▶ **Task brief**
Copy each line in the data that includes the word "holds".

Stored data
■ ■ ■ ■ ■ ■ ■

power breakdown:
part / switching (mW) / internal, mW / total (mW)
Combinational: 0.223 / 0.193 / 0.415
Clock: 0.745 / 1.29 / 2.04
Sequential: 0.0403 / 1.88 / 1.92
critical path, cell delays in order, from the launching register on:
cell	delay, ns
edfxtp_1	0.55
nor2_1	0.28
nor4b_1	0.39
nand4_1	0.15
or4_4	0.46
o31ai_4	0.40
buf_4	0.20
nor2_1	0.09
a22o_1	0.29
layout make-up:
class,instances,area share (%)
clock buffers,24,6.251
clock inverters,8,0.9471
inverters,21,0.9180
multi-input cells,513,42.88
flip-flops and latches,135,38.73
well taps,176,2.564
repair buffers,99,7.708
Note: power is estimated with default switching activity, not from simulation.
<file path="src/rtl/uint128_mul_div_mod_unit_top_defines.svh">
// Assertion macros shared by the 128-bit multiply/divide unit RTL.
`ifndef UINT128_MUL_DIV_MOD_UNIT_TOP_DEFINES_SVH
`define UINT128_MUL_DIV_MOD_UNIT_TOP_DEFINES_SVH

`ifndef SYNTHESIS

// Clocked property, disabled while reset is asserted.
`define UIM_ASSERT(label, prop) \
	label: assert property (@(posedge clk) disable iff (!arst_n) prop) \
		else $error("uim assertion failed");

// Same-cycle implication from a condition to a consequence.
`define UIM_ASSERT_IMPL(label, ante, cons) \
	label: assert property (@(posedge clk) disable iff (!arst_n) (ante) |-> (cons)) \
		else $error("uim implication failed");

`else

`define UIM_ASSERT(label, prop)
`define UIM_ASSERT_IMPL(label, ante, cons)

`endif

`endif

</file>
<file path="src/rtl/uim_pkg.sv">
// Shared constants and types for the 128-bit multiply/divide unit.
package uim_pkg;

	localparam int WORD_W = 64;
	localparam int OPND_W = 2 * WORD_W;
	localparam int CNT_W  = $clog2(OPND_W);
	localparam int OP_W   = 2;

	localparam logic [CNT_W-1:0] CNT_LAST = CNT_W'(OPND_W - 1);

	localparam logic [OP_W-1:0] OP_MUL = 2'd0;
	localparam logic [OP_W-1:0] OP_DIV = 2'd1;
	localparam logic [OP_W-1:0] OP_MOD = 2'd2;

	typedef struct packed {
		logic [WORD_W-1:0] result_hi;
		logic [WORD_W-1:0] result_lo;
		logic              div_by_zero;
	} res_t;

endpackage

</file>
<file path="src/rtl/uint128_mul_div_mod_unit_top.sv">
// Unsigned 128-bit multiply / divide / modulo unit, top level.
//
// Requests arrive on the s_axis channel: tuser carries the operation (0 multiply,
// 1 divide, 2 modulo), tdata the two 128-bit operands as 64-bit words. Each request
// gives one result on m_axis: tdata holds the 128-bit result, tuser the
// divide-by-zero flag. Multiply wraps modulo 2^128; divide truncates; modulo gives
// the remainder. A zero divisor returns zero with the flag set; code 3 returns zero.
//
// One request is worked at a time. The bit-serial engine runs its shift-add or
// restore-subtract loop over all 128 operand bits, one operand bit per cycle, and then
// hands the result to the output register that drives m_axis; a zero divisor or unused
// code skips the loop. The engine takes no new request until its result has moved
// into the output register.
//
// Reset clears the engine and the output register; s_axis_tready is high from reset on.
// When the receiver stalls, the finished result waits in the output register and the
// engine takes the next request; a second result then waits in the engine, and
// s_axis_tready stays low until the output register drains.
module uint128_mul_div_mod_unit_top (
	input  logic         clk,
	input  logic         arst_n,
	input  logic         s_axis_tvalid,
	output logic         s_axis_tready,
	// left_hi [63:0], left_lo [127:64], right_hi [191:128], right_lo [255:192]
	input  logic [255:0] s_axis_tdata,
	// op [1:0]
	input  logic [1:0]   s_axis_tuser,
	output logic         m_axis_tvalid,
	input  logic         m_axis_tready,
	// result_hi [63:0], result_lo [127:64]
	output logic [127:0] m_axis_tdata,
	// div_by_zero [0]
	output logic         m_axis_tuser
);
	import uim_pkg::*;

	logic [OPND_W-1:0] left;
	logic [OPND_W-1:0] right;
	logic              core_valid;
	logic              core_ready;
	res_t              core_res;
	res_t              out_res;

	assign left  = {s_axis_tdata[63:0], s_axis_tdata[127:64]};
	assign right = {s_axis_tdata[191:128], s_axis_tdata[255:192]};

	uim_core u_core (
		.clk       (clk),
		.arst_n    (arst_n),
		.in_valid  (s_axis_tvalid),
		.in_ready  (s_axis_tready),
		.op        (s_axis_tuser),
		.left      (left),
		.right     (right),
		.out_valid (core_valid),
		.out_ready (core_ready),
		.out_res   (core_res)
	);

	uim_out_reg u_out_reg (
		.clk       (clk),
		.arst_n    (arst_n),
		.in_valid  (core_valid),
		.in_ready  (core_ready),
		.in_res    (core_res),
		.out_valid (m_axis_tvalid),
		.out_ready (m_axis_tready),
		.out_res   (out_res)
	);

	assign m_axis_tdata = {out_res.result_lo, out_res.result_hi};
	assign m_axis_tuser = out_res.div_by_zero;

endmodule

</file>
<file path="src/rtl/uim_core.sv">
// Bit-serial engine: shift-add multiply and restoring divide, one bit per cycle.
`include "uint128_mul_div_mod_unit_top_defines.svh"

module uim_core (
	input  logic                         clk,
	input  logic                         arst_n,
	input  logic                         in_valid,
	output logic                         in_ready,
	input  logic [uim_pkg::OP_W-1:0]     op,
	input  logic [uim_pkg::OPND_W-1:0]   left,
	input  logic [uim_pkg::OPND_W-1:0]   right,
	output logic                         out_valid,
	input  logic                         out_ready,
	output uim_pkg::res_t                out_res
);
	import uim_pkg::*;

	typedef enum logic [1:0] {ST_IDLE, ST_RUN, ST_DONE} state_t;

	state_t              state_q;
	logic [CNT_W-1:0]    cnt_q;
	logic [OP_W-1:0]     op_q;
	logic [OPND_W-1:0]   x_q;
	logic [OPND_W-1:0]   y_q;
	logic [OPND_W-1:0]   acc_q;
	logic                dz_q;

	logic [OPND_W:0]     rem_sh;
	logic [OPND_W+1:0]   diff;
	logic                fits;
	logic [OPND_W-1:0]   mul_sum;
	logic                right_zero;
	logic                op_div;
	logic [OPND_W-1:0]   res_sel;

	assign rem_sh     = {acc_q, x_q[OPND_W-1]};
	assign diff       = {1'b0, rem_sh} - {2'b00, y_q};
	assign fits       = !diff[OPND_W+1];
	assign mul_sum    = acc_q + x_q;
	assign right_zero = (right == '0);
	assign op_div     = (op == OP_DIV) || (op == OP_MOD);

	always_ff @(posedge clk or negedge arst_n) begin
		if (!arst_n) begin
			state_q <= ST_IDLE;
			cnt_q   <= '0;
			op_q    <= OP_MUL;
			x_q     <= '0;
			y_q     <= '0;
			acc_q   <= '0;
			dz_q    <= 1'b0;
		end else begin
			unique case (state_q)
				ST_IDLE: begin
					if (in_valid) begin
						op_q  <= op;
						y_q   <= right;
						acc_q <= '0;
						cnt_q <= '0;
						dz_q  <= op_div && right_zero;
						if ((op == OP_MUL) || (op_div && !right_zero)) begin
							x_q     <= left;
							state_q <= ST_RUN;
						end else begin
							// zero divisor or unused code: zero result
							x_q     <= '0;
							state_q <= ST_DONE;
						end
					end
				end
				ST_RUN: begin
					if (op_q == OP_MUL) begin
						if (y_q[0]) begin
							acc_q <= mul_sum;
						end
						x_q <= {x_q[OPND_W-2:0], 1'b0};
						y_q <= {1'b0, y_q[OPND_W-1:1]};
					end else begin
						// quotient bits shift into x as dividend bits shift out
						acc_q <= fits ? diff[OPND_W-1:0] : rem_sh[OPND_W-1:0];
						x_q   <= {x_q[OPND_W-2:0], fits};
					end
					cnt_q <= cnt_q + 1'b1;
					if (cnt_q == CNT_LAST) begin
						state_q <= ST_DONE;
					end
				end
				ST_DONE: begin
					if (out_ready) begin
						state_q <= ST_IDLE;
					end
				end
				default: begin
					state_q <= ST_IDLE;
				end
			endcase
		end
	end

	always_comb begin
		case (op_q)
			OP_MUL:  res_sel = acc_q;
			OP_DIV:  res_sel = x_q;
			OP_MOD:  res_sel = acc_q;
			default: res_sel = '0;
		endcase
	end

	assign in_ready            = (state_q == ST_IDLE);
	assign out_valid           = (state_q == ST_DONE);
	assign out_res.result_hi   = res_sel[OPND_W-1:WORD_W];
	assign out_res.result_lo   = res_sel[WORD_W-1:0];
	assign out_res.div_by_zero = dz_q;

	`UIM_ASSERT(a_cnt_adv, (state_q == ST_RUN && cnt_q != CNT_LAST) |=> (state_q == ST_RUN && cnt_q == $past(cnt_q) + 1'b1))
	`UIM_ASSERT(a_res_hold, (out_valid && !out_ready) |=> (out_valid && $stable(out_res)))
	`UIM_ASSERT_IMPL(a_dz_zero, out_valid && out_res.div_by_zero, out_res.result_hi == '0 && out_res.result_lo == '0)
	`UIM_ASSERT_IMPL(a_mul_no_dz, state_q != ST_IDLE && op_q == OP_MUL, !dz_q)

endmodule

</file>
<file path="src/rtl/uim_out_reg.sv">
// Output register that holds one finished result until the receiver takes it.
`include "uint128_mul_div_mod_unit_top_defines.svh"

module uim_out_reg (
	input  logic          clk,
	input  logic          arst_n,
	input  logic          in_valid,
	output logic          in_ready,
	input  uim_pkg::res_t in_res,
	output logic          out_valid,
	input  logic          out_ready,
	output uim_pkg::res_t out_res
);
	import uim_pkg::*;

	logic valid_q;
	res_t res_q;

	assign in_ready = !valid_q || out_ready;

	always_ff @(posedge clk or negedge arst_n) begin
		if (!arst_n) begin
			valid_q <= 1'b0;
			res_q   <= '0;
		end else begin
			if (in_ready) begin
				valid_q <= in_valid;
				if (in_valid) begin
					res_q <= in_res;
				end
			end
		end
	end

	assign out_valid = valid_q;
	assign out_res   = res_q;

	`UIM_ASSERT(a_load_when_free, (in_valid && in_ready) |=> (valid_q && res_q == $past(in_res)))

endmodule

</file>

■ ■ ■ ■ ■ ■ ■

▶ **Your response**
// gives one result on m_axis: tdata holds the 128-bit result, tuser the
// Output register that holds one finished result until the receiver takes it.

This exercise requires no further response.